성능 평균과 표준편차를 출력해 비교해보세요

from sklearn.model_selection import cross_val_score
import numpy as np

def evaluate_cv(name, model, X, y):
    scores = cross_val_score(model, X, y, cv=5, scoring='accuracy')
    print(f"{name} - Mean Accuracy: {scores.mean():.4f}, Std Dev: {scores.std():.4f}")

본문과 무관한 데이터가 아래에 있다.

## config.mk

```make
export PLATFORM = sky130hd
export DESIGN_NAME = sticky_irq_ctrl
export DESIGN_NICKNAME = d
export VERILOG_FILES = /design/src/rtl/sticky_irq_pkg.sv /design/src/rtl/isc_port_status.sv /design/src/rtl/isc_src_gate.sv /design/src/rtl/isc_irq_out.sv /design/src/rtl/sticky_irq_ctrl.sv
export SDC_FILE = /design/constraint.sdc
export NUM_CORES = 1
export LEC_CHECK = 0
export ABC_AREA = 1
export BUFFER_PORTS_ARGS = -buffer_cell sky130_fd_sc_hd__buf_2
export CAP_MARGIN = 20
export CORE_AREA = 2 2 56 58
export CTS_CLUSTER_DIAMETER = 150
export DETAILED_ROUTE_END_ITERATION = 12
export DIE_AREA = 0 0 58 60
export GPL_TIMING_DRIVEN = 0
export SYNTH_ARGS = -nofsm -noshare
export SYNTH_HDL_FRONTEND = slang
export SYNTH_SLANG_ARGS = --single-unit
export TNS_END_PERCENT = 100
```

## constraint.sdc

```tcl
create_clock -name clk_i -period 1.6 [get_ports clk_i]
set_input_delay 0.16 -clock clk_i [delete_from_list [all_inputs] [get_ports clk_i]]
set_output_delay 0.16 -clock clk_i [all_outputs]
set_load 0.005 [all_outputs]
```
$ cat config.mk
export PLATFORM = sky130hd
export DESIGN_NAME = coal_top
export DESIGN_NICKNAME = d
export VERILOG_FILES = /design/src/rtl/coal_pkg.sv /design/src/rtl/coal_check.sv /design/src/rtl/coal_pick.sv /design/src/rtl/coal_top.sv
export SDC_FILE = /design/constraint.sdc
export NUM_CORES = 2
export LEC_CHECK = 0
export ABC_AREA = 1
export BUFFER_PORTS_ARGS = -buffer_cell sky130_fd_sc_hd__buf_2
export CORE_MARGIN = 2
export CORE_UTILIZATION = 35
export DETAILED_ROUTE_END_ITERATION = 10
export PLACE_DENSITY_LB_ADDON = 0.3
export SYNTH_ARGS = -nofsm -noshare
export SYNTH_HDL_FRONTEND = slang
export SYNTH_SLANG_ARGS = --single-unit
$ cat constraint.sdc
create_clock -name clk -period 28.4 [get_ports clk]
set_clock_uncertainty 0.1 [all_clocks]
set_input_delay 4.26 -clock clk [delete_from_list [all_inputs] [get_ports clk]]
set_output_delay 4.26 -clock clk [all_outputs]
set_load 0.05 [all_outputs]
$ cat src/rtl/sec_rtc_pkg.sv
`timescale 1ns/1ps
package sec_rtc_pkg;
  localparam int ADDR_W = 6;
  localparam int CTRL_W = 8;

  localparam logic [ADDR_W-1:0] A_CTRL    = 6'h00;
  localparam logic [ADDR_W-1:0] A_RATE_LO = 6'h04;
  localparam logic [ADDR_W-1:0] A_RATE_HI = 6'h08;
  localparam logic [ADDR_W-1:0] A_PRE_LO  = 6'h0C;
  localparam logic [ADDR_W-1:0] A_PRE_HI  = 6'h10;
  localparam logic [ADDR_W-1:0] A_CMP_LO  = 6'h14;
  localparam logic [ADDR_W-1:0] A_CMP_HI  = 6'h18;
  localparam logic [ADDR_W-1:0] A_STAT    = 6'h1C;
  localparam logic [ADDR_W-1:0] A_SNAP_LO = 6'h20;
  localparam logic [ADDR_W-1:0] A_SNAP_HI = 6'h24;

  // control bit positions
  localparam int B_RUN   = 0;
  localparam int B_EN    = 1;
  localparam int B_WRAP  = 2;
  localparam int B_LOAD  = 3;
  localparam int B_SNAP  = 4;
  localparam int B_MASK  = 5;
  localparam int B_FORCE = 6;
  localparam int B_ACK   = 7;

  localparam logic [CTRL_W-1:0] CTRL_RESET = 8'h01;
endpackage

$ cat src/rtl/sec_rtc_prescale.sv
`timescale 1ns/1ps
module sec_rtc_prescale #(
  parameter int CNT_W = 32
) (
  input  logic             clk,
  input  logic             rst,
  input  logic             clr,
  input  logic             en,
  input  logic [CNT_W-1:0] rate,
  output logic             tick
);
  logic [CNT_W-1:0] phase_q;
  logic [CNT_W-1:0] last_phase;
  logic             at_last;

  // a rate of zero behaves like one: a step on every cycle
  assign last_phase = (rate == '0) ? '0 : rate - 1'b1;
  assign at_last    = (phase_q >= last_phase);
  assign tick       = en & at_last & ~clr;

  always_ff @(posedge clk) begin
    if (rst || clr) begin
      phase_q <= '0;
    end else if (en) begin
      phase_q <= at_last ? '0 : phase_q + 1'b1;
    end
  end
endmodule

$ cat src/rtl/sec_rtc_seconds.sv
`timescale 1ns/1ps
module sec_rtc_seconds #(
  parameter int CNT_W = 32
) (
  input  logic             clk,
  input  logic             rst,
  input  logic             clr,
  input  logic             load,
  input  logic [CNT_W-1:0] preset,
  input  logic             tick,
  input  logic             wrap,
  output logic [CNT_W-1:0] count
);
  localparam logic [CNT_W-1:0] TOP = '1;

  always_ff @(posedge clk) begin
    if (rst || clr) begin
      count <= '0;
    end else if (load) begin
      count <= preset;
    end else if (tick) begin
      if (count != TOP) begin
        count <= count + 1'b1;
      end else if (wrap) begin
        count <= '0;
      end
    end
  end
endmodule

$ cat src/rtl/sec_rtc_alarm.sv
`timescale 1ns/1ps
module sec_rtc_alarm #(
  parameter int CNT_W = 32
) (
  input  logic             clk,
  input  logic             rst,
  input  logic             clr,
  input  logic [CNT_W-1:0] count,
  input  logic [CNT_W-1:0] compare,
  input  logic             ack,
  input  logic             force_on,
  input  logic             mask,
  output logic             pend,
  output logic             raw,
  output logic             alm,
  output logic             irq
);
  logic equal_now;
  logic equal_q;

  assign equal_now = (count == compare);
  assign raw       = (pend | force_on) & ~clr;
  assign alm       = raw & ~mask;

  always_ff @(posedge clk) begin
    if (rst) begin
      equal_q <= 1'b1;
      pend    <= 1'b0;
      irq     <= 1'b0;
    end else begin
      equal_q <= equal_now;
      irq     <= alm;
      if (clr) begin
        pend <= 1'b0;
      end else if (equal_now && !equal_q) begin
        pend <= 1'b1;
      end else if (ack) begin
        pend <= 1'b0;
      end
    end
  end
endmodule

$ cat src/rtl/sec_rtc.sv
`timescale 1ns/1ps
module sec_rtc
  import sec_rtc_pkg::*;
#(
  parameter int          BUS_W      = 16,
  parameter int unsigned FREQ_RESET = 32768
) (
  input  logic              clk,
  input  logic              rst,
  input  logic [ADDR_W-1:0] bus_addr,
  input  logic              bus_we,
  input  logic [BUS_W-1:0]  bus_wdata,
  output logic [BUS_W-1:0]  bus_rdata,
  output logic              irq
);
  localparam int CNT_W = 2 * BUS_W;

  logic [CTRL_W-1:0] ctrl_q;
  logic [CNT_W-1:0]  rate_q, preset_q, compare_q, snap_q, count;
  logic [BUS_W-1:0]  rd_mux;
  logic              run, cnt_en, wrap_en, ld_flag, mask_en;
  logic              tick, alarm_pend, alarm_raw, alarm_alm;

  assign run     = ctrl_q[B_RUN];
  assign cnt_en  = ctrl_q[B_EN];
  assign wrap_en = ctrl_q[B_WRAP];
  assign ld_flag = ctrl_q[B_LOAD];
  assign mask_en = ctrl_q[B_MASK];

  always_ff @(posedge clk) begin
    if (rst) begin
      ctrl_q    <= CTRL_RESET;
      rate_q    <= CNT_W'(FREQ_RESET);
      preset_q  <= '0;
      compare_q <= '0;
      snap_q    <= '0;
    end else begin
      // handshake bits live for one cycle
      ctrl_q[B_LOAD] <= 1'b0;
      ctrl_q[B_SNAP] <= 1'b0;
      ctrl_q[B_ACK]  <= 1'b0;
      if (ctrl_q[B_SNAP]) begin
        snap_q <= count;
      end
      if (bus_we) begin
        case (bus_addr)
          A_CTRL:    ctrl_q                   <= bus_wdata[CTRL_W-1:0];
          A_RATE_LO: rate_q[BUS_W-1:0]        <= bus_wdata;
          A_RATE_HI: rate_q[CNT_W-1:BUS_W]    <= bus_wdata;
          A_PRE_LO:  preset_q[BUS_W-1:0]      <= bus_wdata;
          A_PRE_HI:  preset_q[CNT_W-1:BUS_W]  <= bus_wdata;
          A_CMP_LO:  compare_q[BUS_W-1:0]     <= bus_wdata;
          A_CMP_HI:  compare_q[CNT_W-1:BUS_W] <= bus_wdata;
          default: ;
        endcase
      end
    end
  end

  always_comb begin
    case (bus_addr)
      A_CTRL:    rd_mux = {{(BUS_W-CTRL_W){1'b0}}, ctrl_q};
      A_RATE_LO: rd_mux = rate_q[BUS_W-1:0];
      A_RATE_HI: rd_mux = rate_q[CNT_W-1:BUS_W];
      A_PRE_LO:  rd_mux = preset_q[BUS_W-1:0];
      A_PRE_HI:  rd_mux = preset_q[CNT_W-1:BUS_W];
      A_CMP_LO:  rd_mux = compare_q[BUS_W-1:0];
      A_CMP_HI:  rd_mux = compare_q[CNT_W-1:BUS_W];
      A_STAT:    rd_mux = {{(BUS_W-2){1'b0}}, alarm_alm, alarm_raw};
      A_SNAP_LO: rd_mux = snap_q[BUS_W-1:0];
      A_SNAP_HI: rd_mux = snap_q[CNT_W-1:BUS_W];
      default:   rd_mux = '0;
    endcase
  end

  always_ff @(posedge clk) begin
    if (rst) bus_rdata <= '0;
    else     bus_rdata <= rd_mux;
  end

  sec_rtc_prescale #(.CNT_W(CNT_W)) u_pre (
    .clk(clk), .rst(rst), .clr(~run | ld_flag), .en(cnt_en),
    .rate(rate_q), .tick(tick)
  );

  sec_rtc_seconds #(.CNT_W(CNT_W)) u_sec (
    .clk(clk), .rst(rst), .clr(~run), .load(ld_flag), .preset(preset_q),
    .tick(tick), .wrap(wrap_en), .count(count)
  );

  sec_rtc_alarm #(.CNT_W(CNT_W)) u_alm (
    .clk(clk), .rst(rst), .clr(~run), .count(count), .compare(compare_q),
    .ack(ctrl_q[B_ACK]), .force_on(ctrl_q[B_FORCE]), .mask(mask_en),
    .pend(alarm_pend), .raw(alarm_raw), .alm(alarm_alm), .irq(irq)
  );
endmodule

$ cat config.mk
export PLATFORM = sky130hd
export DESIGN_NAME = sec_rtc
export DESIGN_NICKNAME = d
export VERILOG_FILES = /design/src/rtl/sec_rtc_pkg.sv /design/src/rtl/sec_rtc_prescale.sv /design/src/rtl/sec_rtc_seconds.sv /design/src/rtl/sec_rtc_alarm.sv /design/src/rtl/sec_rtc.sv
export SDC_FILE = /design/constraint.sdc
export NUM_CORES = 1
export LEC_CHECK = 0
export CAP_MARGIN = 20
export CORE_ASPECT_RATIO = 0.9
export CORE_UTILIZATION = 45
export DETAILED_ROUTE_END_ITERATION = 6
export DONT_BUFFER_PORTS = 1
export GPL_ROUTABILITY_DRIVEN = 0
export PLACE_DENSITY = 0.66
export SLEW_MARGIN = 10
export SYNTH_ARGS = -nofsm -noshare
export SYNTH_HDL_FRONTEND = slang
export SYNTH_SLANG_ARGS = --single-unit
$ cat constraint.sdc
create_clock -name clk -period 12.9 [get_ports clk]
set_clock_uncertainty 0.2 [all_clocks]
set_input_delay 1.29 -clock clk [delete_from_list [all_inputs] [get_ports clk]]
set_output_delay 1.29 -clock clk [all_outputs]
set_load 0.05 [all_outputs]
==> results.tsv, run 1 <==
stage	metric	value	unit
clock_tree	PostCTS Resize Cnt	0	
clock_tree	number of CTS-inserted buffers	25	
floorplan	# rows	54	
final_layout	final core occ	0.503	
placement	HPWL after detailed placement	24500	um
logic_synthesis	Mean Syn Cell Area	8.06	sq um
logic_synthesis	Syn. warnings	0	
worst_setup_path	crit-path cells	or4_4, nor4_4, nor3b_4, nand2_2, or3_1, nor3_1, a21oi_1, ha_1, nand4_1, or4_1, a21oi_2, o21a_1, a21boi_0, o311a_1	
route	DR vias/cell	6.23	
worst_setup_path	slowest stage delay, CP	0.60	ns
placement	pre-CTS setup slack	7.88	ns
sta	worst slew pin tran	1.00	ns
sta	Final Critical Period	5.01	ns
final_layout	layout cells sized above 1	0.0658	
floorplan	die area	0.0255	sq mm
logic_synthesis	sequential fraction of the synthesis area	0.392	
worst_setup_path	crit-path max FO	14	
power	LEAKAGE	4.09	nW
floorplan	I/O Pins	42	
sta	Setup Viol. Count Final	0	
final_layout	ant diodes	0	
clock_tree	clock root buffer	clkbuf_16	
final_layout	nets	1395	
hold_path	HP Class	flip-flop to flip-flop	
placement	Placed Area	0.0113	sq mm
sta	unrepaired setup endpoints after global routing	no	
global_route	vias in the first global route	9273	
sta	Final Hold Fails	0	
sta	Fin Setup TNS	0	ns
logic_synthesis	synthesized area	0.0112	sq mm
sta	Final Max Slew Viols	0	
logic_synthesis	EDFF count, synth	0	
worst_setup_path	Worst path slowest cell	or4_4	
sta	Fmax	200	MHz
sta	hold slack	0.270	ns
clock_tree	Hold Buf Count CTS	0	
placement	IO buf count	0	
worst_setup_path	Worst EP arrival	5.23	ns
floorplan	starting density of the core	0.459	
worst_setup_path	CP endpoint kind	flip-flop	
route	post-route ant nets	0	
logic_synthesis	ys flop type	dfxtp_1	
power	Peak VDD IR	83.6	uV
flow_run	total of max-cap violations	0	
logic_synthesis	Post-Syn Instances	1386	
clock_tree	Bufs on Longest Clock Path	3	
clock_tree	clock sink count	219	
route	DR pass1 iterations	7	
route	total number of vias	10300	
clock_tree	Skew-Pair Late Insertion Delay	0.53	ns
power	PwrDens	123	mW/mm^2
route	residual DRC count	0	
route	routed wire length	35600	um
final_layout	post-route cell area	0.0122	sq mm
route	WL/cell	21.4	um
global_route	first-pass GRT wire length	54300	um
logic_synthesis	synthesized flop and latch total	219	
floorplan	Chip Width	168	um
logic_synthesis	Mapped Nets	1447	
sta	normalized max-slew margin	0.333	
hold_path	number of cells on the worst hold path	2	
logic_synthesis	Async SR Flop Fraction	0	
logic_synthesis	Cell variety after synth	66	
worst_setup_path	Worst EP required	13.12	ns
clock_tree	Reg clk slew, reported paths	0.07	ns
sta	post-route clock period utilization	0.388	
worst_setup_path	CP Class	flip-flop to flip-flop	
global_route	initial antenna violation count	1	
final_layout	area grow syn2layout	9.48	%
global_route	Total Routing Usage GR	0.276	
global_route	largest net degree at the start of global routing	142	
clock_tree	clock tree from TritonCTS	done	
worst_setup_path	CP startpoint kind	flip-flop	
sta	final critical-path setup slack	7.89	ns
floorplan	Core Region	0.0243	sq mm
global_route	GRT Residual Overflow	0	
worst_setup_path	Reg2Reg Depth	14	
clock_tree	setup repair bufs after CTS	0	
run_status	outcome	complete, no violations	
floorplan	die height	152	um
clock_tree	CTS HTree Levels	1	
route	initial detailed-routing violation count	1178	
[power by group]
part           leakage [nW]  internal (mW)  switching [mW]
Sequential             1.76          0.678         0.00338
Clock                 0.447          0.490           0.299
Combinational          1.88         0.0114          0.0213
Total                  4.09           1.18           0.323
[logic make-up after synthesis]
| family | after synthesis | synth area share |
|---|---|---|
| buffers and inverters | 119 | 0.0422 |
| XOR/XNOR | 88 | 0.0690 |
| multiplexers | 38 | 0.0341 |
| flip-flops | 219 | 0.392 |
| AND/OR/NAND/NOR | 564 | 0.241 |
| AO/OA/AOI/OAI | 322 | 0.181 |
| adder cells (fa/ha/maj) | 36 | 0.0403 |
[worst paths after layout]
kind                            slack (ns)      start              to
worst max-delay path                  7.89  rate_q[4]  u_sec.count[2]
worst min register to register        0.27  ctrl_q[6]       ctrl_q[6]
worst max register to register        7.89  rate_q[4]  u_sec.count[2]
worst min-delay path                  0.27  ctrl_q[6]       ctrl_q[6]
[layout by cell type, fill, tap and decap left out, types with 32 or more instances in the layout]
cell type  count
a21oi_1      131
a31oi_1       43
dfxtp_1      218
ha_1          36
mux2i_1       37
nand2_1      227
nand3_1       81
nor2_1       111
o21ai_0       50
xnor2_1       56
xor2_1        32
[per-layer routing]
layer / vias up / global-route usage / routed length, um
met5: - / 0 / 13
met4: 2 / 0.103 / 1260
met3: 78 / 0.0665 / 3620
met2: 505 / 0.404 / 15000
met1: 4890 / 0.392 / 15600
li1: 4859 / - / -
[Yosys cell counts, types with 10 or more instances]
cell | instances | area share
nand2_1 | 227 | 0.076
dfxtp_1 | 219 | 0.39
a21oi_1 | 131 | 0.059
nor2_1 | 114 | 0.038
nand3_1 | 81 | 0.036
clkbuf_1 | 74 | 0.025
xnor2_1 | 56 | 0.044
o21ai_0 | 50 | 0.022
a31oi_1 | 43 | 0.024
mux2i_1 | 37 | 0.033
ha_1 | 36 | 0.040
xor2_1 | 32 | 0.025
inv_1 | 25 | 0.0084
nand4_1 | 24 | 0.013
nor3_1 | 24 | 0.011
a222oi_1 | 23 | 0.021
a22oi_1 | 18 | 0.012
nand2b_1 | 12 | 0.0067
or3_1 | 12 | 0.0067
a22o_1 | 10 | 0.0078
buf_2 | 10 | 0.0045
[worst max-delay path, delay by kind of cell, from the launching register on]
kind / cells / cell delay [ns]
flip-flops: 1 / 0.37
AND/OR/NAND/NOR: 8 / 2.57
adder cells (fa/ha/maj): 1 / 0.34
AO/OA/AOI/OAI: 5 / 1.45
[flip-flops by register name (all words and copies together) (netlist names)]
name           cells
preset_q          32
rate_q            32
u_alm.equal_q      1
bus_rdata         16
ctrl_q             8
snap_q            32
u_sec.count       32
u_pre.phase_q     32
u_alm.pend         1
compare_q         32
u_alm.irq          1
[cell type report]
class,count,area [sq um]
multi-input combinational,1048,6340
inverter,26,97.6
clock inverter,13,203
tap,308,385
timing repair buffer,14,113
sequential,219,4390
fill,2359,12100
clock buffer,32,712
[metrics by stage]
stage / instances / total power, mW
final: 1660 / 1.50
after global routing: 1660 / 1.54
after CTS: 1659 / 1.50
after floorplan: 1386 / 0.727
after detailed placement: 1614 / 0.728
after global placement: 1614 / 0.728
No activity file was read; power rests on OpenSTA's default activity.
==> run 2, diff against run 1 <==
Settings changed: ABC_AREA set to 1, PLACE_DENSITY 0.66 to 0.68.
Clock period 12.9 ns to 4.5 ns, I/O delays scaled along.
==> run 2 against run 1 <==
Global-route usage up 3.0 points; sequential cell count unchanged; die area up 9.9%; synthesized area up 10%; final area up 11%.
==> results.tsv, run 2 <==
stage	metric	value	unit	change
floorplan	starting density of the core	0.457		was 0.459
worst_setup_path	CP endpoint kind	flip-flop		unchanged
clock_tree	number of CTS-inserted buffers	25		unchanged
global_route	first-pass GRT wire length	66300	um	was 54300 um
sta	Final Hold Fails	0		unchanged
final_layout	post-route cell area	0.0136	sq mm	was 0.0122 sq mm
global_route	Total Routing Usage GR	0.306		was 0.276
sta	unrepaired setup endpoints after global routing	no		unchanged
power	LEAKAGE	5.69	nW	was 4.09 nW
final_layout	fillers	2686		was 2359
hold_path	HP Class	input pin to flip-flop		was flip-flop to flip-flop
sta	Fmax	254	MHz	was 200 MHz
clock_tree	PostCTS Resize Cnt	0		unchanged
power	NetSw	1.00	mW	was 0.323 mW
route	WL/cell	19.8	um	was 21.4 um
route	DR vias/cell	5.85		was 6.23
sta	normalized max-slew margin	0.271		was 0.333
placement	IO buf count	0		unchanged
logic_synthesis	Syn. warnings	0		unchanged
global_route	largest net degree at the start of global routing	119		was 142
logic_synthesis	Cell variety after synth	50		was 66
floorplan	# rows	57		was 54
global_route	GRT Residual Overflow	0		unchanged
logic_synthesis	Synth area leader	dfxtp_1		unchanged
logic_synthesis	area fraction of the dominant cell type after synthesis	0.356		was 0.392
logic_synthesis	Mapped Nets	1886		was 1447
final_layout	layout cells sized above 1	0.0712		was 0.0658
final_layout	most common cell after layout, fill and taps aside	nand2_1		unchanged
clock_tree	Skew-Pair Late Insertion Delay	0.55	ns	was 0.53 ns
worst_setup_path	crit-path cells	inv_1, nand2_1, nor2_1, nand2_1, nor2_1, inv_1, nor3_2, nand3_1, nor2_1, or2_2, nand3_1, ha_1, nand2_1, nor2_1, nand2_1, nor2_1, nand2_1, nand2_1, nand3_4, buf_12, a21oi_1, nor2_1		was or4_4, nor4_4, nor3b_4, nand2_2, or3_1, nor3_1, a21oi_1, ha_1, nand4_1, or4_1, a21oi_2, o21a_1, a21boi_0, o311a_1
floorplan	die height	159	um	was 152 um
logic_synthesis	Mean Syn Cell Area	6.74	sq um	was 8.06 sq um
power	internal power	3.11	mW	was 1.18 mW
final_layout	multi-input logic area	0.00690	sq mm	was 0.00634 sq mm
power	Clk pwr share	0.477		was 0.525
logic_synthesis	EDFF count, synth	0		unchanged
run_status	outcome	complete, no violations		unchanged
worst_setup_path	Worst EP required	4.72	ns	was 13.12 ns
worst_setup_path	CP startpoint kind	flip-flop		unchanged
final_layout	area grow syn2layout	10.6	%	was 9.48%
power	Comb pwr share	0.045		was 0.022
sta	Final Max Slew Viols	0		unchanged
logic_synthesis	count leader, synth	nand2_1		unchanged
final_layout	nets	1884		was 1395
floorplan	Core Region	0.0269	sq mm	was 0.0243 sq mm
clock_tree	clock tree from TritonCTS	done		unchanged
worst_setup_path	slowest stage delay, CP	0.32	ns	was 0.60 ns
floorplan	die area	0.0280	sq mm	was 0.0255 sq mm
sta	worst slew pin tran	1.09	ns	was 1.00 ns
clock_tree	CTS HTree Levels	1		unchanged
worst_setup_path	crit-path max FO	25		was 14
clock_tree	setup repair bufs after CTS	0		unchanged
clock_tree	clock sink count	219		unchanged
global_route	vias in the first global route	11400		was 9273
clock_tree	Bufs on Longest Clock Path	3		unchanged
final_layout	commonest cells after routing, fill and taps aside	347 x nand2_1, 267 x nor2_1, 218 x dfxtp_1, 182 x o21ai_0, 162 x inv_1		was 227 x nand2_1, 218 x dfxtp_1, 131 x a21oi_1, 111 x nor2_1, 81 x nand3_1
sta	Final Critical Period	3.93	ns	was 5.01 ns
power	switch share	0.243		was 0.215
clock_tree	clock root buffer	clkbuf_16		unchanged
route	DR pass1 iterations	6		was 7
logic_synthesis	Post-Syn Instances	1825		was 1386
floorplan	I/O Pins	42		unchanged
floorplan	Chip Width	176	um	was 168 um
worst_setup_path	Worst EP arrival	4.15	ns	was 5.23 ns
logic_synthesis	sequential fraction of the synthesis area	0.356		was 0.392
worst_setup_path	CP Class	flip-flop to flip-flop		unchanged
sta	Setup Viol. Count Final	0		unchanged
logic_synthesis	synthesized flop and latch total	219		unchanged
route	initial detailed-routing violation count	1763		was 1178
placement	Placed Area	0.0127	sq mm	was 0.0113 sq mm
route	post-route ant nets	0		unchanged
power	Sequential Power Share	0.478		was 0.454
logic_synthesis	leading cell types by count after synthesis	347 x nand2_1, 267 x nor2_1, 219 x dfxtp_1		was 227 x nand2_1, 219 x dfxtp_1, 131 x a21oi_1
logic_synthesis	synthesized area	0.0123	sq mm	was 0.0112 sq mm
logic_synthesis	Async SR Flop Fraction	0		unchanged
power	Peak VDD IR	287	uV	was 83.6 uV
route	residual DRC count	0		unchanged
worst_setup_path	Worst path slowest cell	dfxtp_1		was or4_4
power	PwrDens	302	mW/mm^2	was 123 mW/mm^2
logic_synthesis	ys flop type	dfxtp_1		unchanged
route	routed wire length	43400	um	was 35600 um
logic_synthesis	top cells by area, synth	dfxtp_1 36%, nand2_1 11%, nor2_1 8.1%, o21ai_0 7.4%, a21oi_1 6.2%		was dfxtp_1 39%, nand2_1 7.6%, a21oi_1 5.9%, xnor2_1 4.4%, ha_1 4.0%
sta	post-route clock period utilization	0.874		was 0.388
route	total number of vias	12900		was 10300
placement	HPWL after detailed placement	32100	um	was 24500 um
flow_run	total of max-cap violations	0		unchanged
global_route	initial antenna violation count	6		was 1
final_layout	register area	0.00439	sq mm	unchanged
clock_tree	Reg clk slew, reported paths	0.07	ns	about the same
sta	Fin Setup TNS	0	ns	unchanged
[run 2: final timing paths]
check | from | endpoint | slack, ns | depth (start not counted)
worst min register to register | ctrl_q[5] | u_alm.irq | 0.23 | 1
worst max-delay path | rate_q[5] | u_sec.count[12] | 0.57 | 22
worst min-delay path | bus_wdata[14] | rate_q[14] | 0.03 | 2
worst max register to register | rate_q[5] | u_sec.count[12] | 0.57 | 22
[run 2: logic make-up after synthesis]
logic type / after synthesis / synth area share
AO/OA/AOI/OAI: 407 / 0.182
XOR/XNOR: 50 / 0.0356
adder cells (fa/ha/maj): 36 / 0.0366
buffers and inverters: 254 / 0.0827
flip-flops: 219 / 0.356
AND/OR/NAND/NOR: 859 / 0.306
[run 2: metal layers]
metal | global-route usage | vias to the layer above | part of all wire
li1 | - | 6079 | -
met2 | 0.414 | 765 | 0.39
met1 | 0.446 | 5886 | 0.43
met3 | 0.0970 | 121 | 0.14
met4 | 0.109 | 4 | 0.040
met5 | 0 | - | 0.00053
[run 2: area by class of cell]
class | count | share of cell area
tap | 354 | 0.0326
sequential | 219 | 0.323
clock buffer | 32 | 0.0494
multi-input combinational | 1352 | 0.507
antenna | 3 | 0.000552
clock inverter | 12 | 0.00690
inverter | 180 | 0.0497
timing repair buffer | 45 | 0.0311
[run 2: critical path: cells and delay by family (launching register included)]
| family | cells | cell delay [ns] |
|---|---|---|
| simple gates | 17 | 2.31 |
| buf+inv | 3 | 0.54 |
| flops | 1 | 0.32 |
| fa+ha+maj | 1 | 0.29 |
| compound gates | 1 | 0.14 |
[run 2: what timing repair did]
action | CTS | global route
hold buffers | 14 | 0
hold endpoints to repair | 98 | 0
endpoints found under the setup margin | 0 | 0
[run 2: per-stage QoR]
| step | worst slack [ns] | total power, mW | util | hold WS [ns] | cells |
|---|---|---|---|---|---|
| after floorplan | 1.25 | 2.11 | - | 0.201 | 1825 |
| after global placement | 0.691 | 2.15 | 0.470 | 0.224 | 2133 |
| after detailed placement | 0.629 | 2.15 | 0.471 | 0.222 | 2134 |
| after CTS | 0.597 | 4.11 | 0.504 | 0.00126 | 2192 |
| after global routing | 0.164 | 4.21 | 0.505 | 0.0257 | 2194 |
| final | 0.569 | 4.11 | 0.506 | 0.0264 | 2197 |
[run 2: power by group through the flow]
stage,registers (mW),clock network (mW),logic [mW]
2_1_floorplan,2.00,0,0.109
3_3_place_gp,2.00,0,0.146
3_5_place_dp,2.01,0,0.149
4_1_cts,1.96,1.97,0.177
5_1_grt,1.96,2.05,0.199
6_report,1.96,1.96,0.185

evaluate_cv("Logistic Regression", logi, X_scaled, y)
evaluate_cv("Random Forest", forest, X_scaled, y)
evaluate_cv("KNN", knn, X_scaled, y)

"""
Logistic Regression - Mean Accuracy: 0.9375, Std Dev: 0.0224
Random Forest - Mean Accuracy: 0.9375, Std Dev: 0.0326
KNN - Mean Accuracy: 0.9350, Std Dev: 0.0255
"""

✅ [4단계] Stratified K-Fold
StratifiedKFold를 사용하여 로지스틱 회귀 모델을 훈련시켜보세요.
각 Fold 별 성능(정확도)를 기록하고, 평균 성능을 출력해보세요.
일반 KFold와 비교했을 때의 장단점을 기술해보세요

from sklearn.model_selection import StratifiedKFold
from sklearn.metrics import accuracy_score

skf = StratifiedKFold(n_splits=5, shuffle=True, random_state=42)
fold_accuracies = []

for fold, (train_idx, test_idx) in enumerate(skf.split(X_scaled, y), 1):
    X_train_fold, X_test_fold = X_scaled[train_idx], X_scaled[test_idx]
    y_train_fold, y_test_fold = y.iloc[train_idx], y.iloc[test_idx]
    
    logi.fit(X_train_fold, y_train_fold)
    y_pred_fold = logi.predict(X_test_fold)
    
    accuracy = accuracy_score(y_test_fold, y_pred_fold)
    fold_accuracies.append(accuracy)
    
    print(f"Fold {fold}: Accuracy = {accuracy:.4f}")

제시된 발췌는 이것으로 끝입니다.